The conclusion seems rather to be "human metabolism is less efficient than solar panels," which, while perhaps true, has limited bearing on the question of whether or not the brain is thermodynamically efficient as a computer when compared to current or future AI. The latter is the question that recent discussion has been focused on, and to which the "No - " in the title makes it seem like you're responding.
Moreover, while a quick Google search turns up 100W as the average resting power output of a person, another search suggests the brain is only responsible for about 20% of energy consumption per time. Adding this to your analysis gives .13% "efficiency" in the sense that you're using it, so the brain still outperforms AI even on this admittedly rather odd sunlight-to-capability metric.
Well, yes, the point of my post is just to point out that the number that actually matters is the end-to-end energy efficiency — and it is completely comparable to humans.
The per-flop efficiency is obviously worse. But, that's irrelevant if AI is already cheaper for a given task in real terms.
I admit the title is a little clickbaity but i am responding to a real argument (that humans are still "superior" to AI because the brain is more thermodynamically efficient per-flop)
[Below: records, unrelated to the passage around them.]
$ cat src/rtl/fetch_unit_pkg.sv
`default_nettype none
// +------------------------------------------------------------------+
// | fetch_unit_pkg : core-wide constants and fetch state encoding     |
// | Rev 1.0                                                          |
// +------------------------------------------------------------------+
package fetch_unit_pkg;

    localparam int          XLEN      = 32;
    localparam logic [31:0] INSTR_NOP = 32'h0000_0013;
    localparam logic [31:0] PC_INC    = 32'd4;

    typedef logic [1:0] fetch_state_t;
    localparam fetch_state_t ST_IDLE = 2'd0;
    localparam fetch_state_t ST_WAIT = 2'd1;
    localparam fetch_state_t ST_DROP = 2'd2;

    function automatic logic [XLEN-1:0] align_pc(input logic [XLEN-1:0] pc);
        return {pc[XLEN-1:2], 2'b00};
    endfunction

endpackage
`default_nettype wire

$ cat src/rtl/fetch_unit_if.sv
`default_nettype none
// +------------------------------------------------------------------+
// | fetch_unit_if : instruction-memory request/response bundle        |
// | Rev 1.0                                                          |
// +------------------------------------------------------------------+
interface fetch_unit_if;
    import fetch_unit_pkg::*;

    logic            imem_req_valid;
    logic            imem_req_ready;
    logic [XLEN-1:0] imem_req_addr;
    logic            imem_rsp_valid;
    logic [XLEN-1:0] imem_rsp_data;

    modport master (
        output imem_req_valid,
        output imem_req_addr,
        input  imem_req_ready,
        input  imem_rsp_valid,
        input  imem_rsp_data
    );

    modport slave (
        input  imem_req_valid,
        input  imem_req_addr,
        output imem_req_ready,
        output imem_rsp_valid,
        output imem_rsp_data
    );
endinterface
`default_nettype wire

$ cat src/rtl/fetch_unit_buffer.sv
`default_nettype none
// +------------------------------------------------------------------+
// | fetch_buffer : single-entry valid/ready holding register          |
// | Rev 1.0                                                          |
// +------------------------------------------------------------------+
module fetch_buffer
    import fetch_unit_pkg::*;
(
    input  logic            clk,
    input  logic            rst,
    input  logic            load,
    input  logic [XLEN-1:0] load_pc,
    input  logic [XLEN-1:0] load_instr,
    input  logic            load_misaligned,
    input  logic            flush,
    output logic            valid,
    input  logic            ready,
    output logic [XLEN-1:0] pc,
    output logic [XLEN-1:0] instr,
    output logic            misaligned
);

    logic            r_valid;
    logic [XLEN-1:0] r_pc;
    logic [XLEN-1:0] r_instr;
    logic            r_misaligned;

    // A load wins over flush so a fault entry can replace the flushed one.
    always_ff @(posedge clk) begin
        if (rst) begin
            r_valid      <= 1'b0;
            r_pc         <= '0;
            r_instr      <= '0;
            r_misaligned <= 1'b0;
        end else if (load) begin
            r_valid      <= 1'b1;
            r_pc         <= load_pc;
            r_instr      <= load_instr;
            r_misaligned <= load_misaligned;
        end else if (flush || ready) begin
            r_valid      <= 1'b0;
        end
    end

    assign valid      = r_valid;
    assign pc         = r_pc;
    assign instr      = r_instr;
    assign misaligned = r_misaligned;

endmodule
`default_nettype wire

$ cat src/rtl/fetch_unit.sv
`default_nettype none
// +------------------------------------------------------------------+
// | fetch_unit : RV32I fetch stage, PC owner, redirect/flush handling |
// | Option macro: FETCH_MISALIGN_CHECK_EN (misaligned-target fault)   |
// | Rev 1.0                                                          |
// +------------------------------------------------------------------+
module fetch_unit
    import fetch_unit_pkg::*;
#(
    parameter logic [XLEN-1:0] RESET_PC = 32'h0000_0000
)
(
    input  logic             clk,
    input  logic             rst,
    fetch_unit_if.master     imem,
    input  logic             redirect_valid,
    input  logic [XLEN-1:0]  redirect_pc,
    output logic             if_valid,
    input  logic             if_ready,
    output logic [XLEN-1:0]  if_pc,
    output logic [XLEN-1:0]  if_instr,
    output logic             if_misaligned
);

    fetch_state_t    r_state;
    fetch_state_t    w_state_next;
    logic [XLEN-1:0] r_pc;
    logic [XLEN-1:0] r_req_pc;
    logic            w_req_valid;
    logic            w_accept;
    logic            w_rsp_load;
    logic            w_fault;
    logic            w_buf_load;
    logic            w_unused_lsb;

`ifdef FETCH_MISALIGN_CHECK_EN
    assign w_fault = redirect_valid && (redirect_pc[1:0] != 2'b00);
`else
    assign w_fault = 1'b0;
`endif
    assign w_unused_lsb = ^redirect_pc[1:0];

    always_ff @(posedge clk) begin
        if (rst) begin
            r_state <= ST_IDLE;
        end else begin
            r_state <= w_state_next;
        end
    end

    // A response in DROP retires the stale fetch even if a redirect arrives too.
    always_comb begin
        w_state_next = r_state;
        case (r_state)
            ST_IDLE: if (w_accept) w_state_next = ST_WAIT;
            ST_WAIT: begin
                if (imem.imem_rsp_valid)  w_state_next = ST_IDLE;
                else if (redirect_valid)  w_state_next = ST_DROP;
            end
            ST_DROP: if (imem.imem_rsp_valid) w_state_next = ST_IDLE;
            default: w_state_next = ST_IDLE;
        endcase
    end

    always_comb begin
        w_req_valid = (r_state == ST_IDLE) && (!if_valid || if_ready)
                      && !redirect_valid && !rst;
        imem.imem_req_valid = w_req_valid;
        imem.imem_req_addr  = r_pc;
    end

    assign w_accept   = w_req_valid && imem.imem_req_ready;
    assign w_rsp_load = (r_state == ST_WAIT) && imem.imem_rsp_valid && !redirect_valid;
    assign w_buf_load = w_rsp_load || w_fault;

    always_ff @(posedge clk) begin
        if (rst) begin
            r_pc     <= RESET_PC;
            r_req_pc <= RESET_PC;
        end else if (redirect_valid) begin
            r_pc     <= align_pc(redirect_pc);
        end else if (w_accept) begin
            r_req_pc <= r_pc;
            r_pc     <= r_pc + PC_INC;
        end
    end

    fetch_buffer u_buffer (
        .clk             (clk),
        .rst             (rst),
        .load            (w_buf_load),
        .load_pc         (w_fault ? redirect_pc : r_req_pc),
        .load_instr      (w_fault ? INSTR_NOP : imem.imem_rsp_data),
        .load_misaligned (w_fault),
        .flush           (redirect_valid),
        .valid           (if_valid),
        .ready           (if_ready),
        .pc              (if_pc),
        .instr           (if_instr),
        .misaligned      (if_misaligned)
    );

endmodule
`default_nettype wire

$ cat src/flat_wrapper.sv
// flat-port wrapper written by rule: the top's interface ports become plain ports
module fetch_unit_flat import fetch_unit_pkg::*;
#(
    parameter logic [XLEN-1:0] RESET_PC = 32'h0000_0000
)
  (clk, rst, redirect_valid, redirect_pc, if_valid, if_ready, if_pc, if_instr, if_misaligned, imem_imem_req_valid, imem_imem_req_addr, imem_imem_req_ready, imem_imem_rsp_valid, imem_imem_rsp_data);
  fetch_unit_if imem_i ();
  input  logic clk;
  input  logic rst;
  input  logic redirect_valid;
  input  logic [XLEN-1:0] redirect_pc;
  output logic if_valid;
  input  logic if_ready;
  output logic [XLEN-1:0] if_pc;
  output logic [XLEN-1:0] if_instr;
  output logic if_misaligned;
  output wire logic [$bits(imem_i.imem_req_valid)-1:0] imem_imem_req_valid;
  output wire logic [$bits(imem_i.imem_req_addr)-1:0] imem_imem_req_addr;
  input wire logic [$bits(imem_i.imem_req_ready)-1:0] imem_imem_req_ready;
  input wire logic [$bits(imem_i.imem_rsp_valid)-1:0] imem_imem_rsp_valid;
  input wire logic [$bits(imem_i.imem_rsp_data)-1:0] imem_imem_rsp_data;
  assign imem_imem_req_valid = imem_i.imem_req_valid;
  assign imem_imem_req_addr = imem_i.imem_req_addr;
  assign imem_i.imem_req_ready = imem_imem_req_ready;
  assign imem_i.imem_rsp_valid = imem_imem_rsp_valid;
  assign imem_i.imem_rsp_data = imem_imem_rsp_data;
  fetch_unit #(.RESET_PC(RESET_PC)) u_core (.clk(clk), .rst(rst), .imem(imem_i), .redirect_valid(redirect_valid), .redirect_pc(redirect_pc), .if_valid(if_valid), .if_ready(if_ready), .if_pc(if_pc), .if_instr(if_instr), .if_misaligned(if_misaligned));
endmodule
I made a similar point (but without specific numbers - great to have them!) in a comment https://www.lesswrong.com/posts/Lwy7XKsDEEkjskZ77/?commentId=nQYirfRzhpgdfF775 on a post that posited human brain energy efficiency over AIs as a core anti-doom argument, and I also think that the energy efficiency comparisons are not particularly relevant either way:
Humanity is generating and consuming enormous amount of power - why is the power budget even relevant? And even if it was, energy for running brains ultimately comes from Sun - if you include the agriculture energy chain, and "grade" the energy efficiency of brains by the amount of solar energy it ultimately takes to power a brain, AI definitely has a potential to be more efficient. And even if a single human brain is fairly efficient, the human civilization is clearly not. With AI, you can quickly scale up the amount of compute you use, but scaling beyond a single brain is very inefficient.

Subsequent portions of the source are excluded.